> _How to complete this task_
Every entry below should be printed exactly.

Material supplied Block Start

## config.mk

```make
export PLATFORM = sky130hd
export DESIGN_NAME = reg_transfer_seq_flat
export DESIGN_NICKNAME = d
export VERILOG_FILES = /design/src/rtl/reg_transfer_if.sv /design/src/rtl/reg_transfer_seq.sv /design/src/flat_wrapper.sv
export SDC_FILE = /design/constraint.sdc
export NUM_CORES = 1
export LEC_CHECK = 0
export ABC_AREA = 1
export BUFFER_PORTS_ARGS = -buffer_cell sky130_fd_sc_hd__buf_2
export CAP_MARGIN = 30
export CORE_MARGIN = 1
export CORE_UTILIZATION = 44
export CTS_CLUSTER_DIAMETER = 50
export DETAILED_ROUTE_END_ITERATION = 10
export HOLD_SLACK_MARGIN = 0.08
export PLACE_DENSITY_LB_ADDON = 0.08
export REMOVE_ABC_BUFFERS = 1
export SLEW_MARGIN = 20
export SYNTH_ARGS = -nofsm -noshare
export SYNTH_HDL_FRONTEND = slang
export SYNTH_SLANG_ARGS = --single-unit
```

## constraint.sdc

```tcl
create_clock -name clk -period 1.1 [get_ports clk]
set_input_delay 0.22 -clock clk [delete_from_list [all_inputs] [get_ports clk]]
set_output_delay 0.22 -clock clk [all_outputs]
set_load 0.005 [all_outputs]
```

Material supplied Block End

> _Solved exercise_
## config.mk

```make
export PLATFORM = sky130hd
export DESIGN_NAME = reg_transfer_seq_flat
export DESIGN_NICKNAME = d
export VERILOG_FILES = /design/src/rtl/reg_transfer_if.sv /design/src/rtl/reg_transfer_seq.sv /design/src/flat_wrapper.sv
export SDC_FILE = /design/constraint.sdc
export NUM_CORES = 1
export LEC_CHECK = 0
export ABC_AREA = 1
export BUFFER_PORTS_ARGS = -buffer_cell sky130_fd_sc_hd__buf_2
export CAP_MARGIN = 30
export CORE_MARGIN = 1
export CORE_UTILIZATION = 44
export CTS_CLUSTER_DIAMETER = 50
export DETAILED_ROUTE_END_ITERATION = 10
export HOLD_SLACK_MARGIN = 0.08
export PLACE_DENSITY_LB_ADDON = 0.08
export REMOVE_ABC_BUFFERS = 1
export SLEW_MARGIN = 20
export SYNTH_ARGS = -nofsm -noshare
export SYNTH_HDL_FRONTEND = slang
export SYNTH_SLANG_ARGS = --single-unit
```

## constraint.sdc

```tcl
create_clock -name clk -period 1.1 [get_ports clk]
set_input_delay 0.22 -clock clk [delete_from_list [all_inputs] [get_ports clk]]
set_output_delay 0.22 -clock clk [all_outputs]
set_load 0.005 [all_outputs]
```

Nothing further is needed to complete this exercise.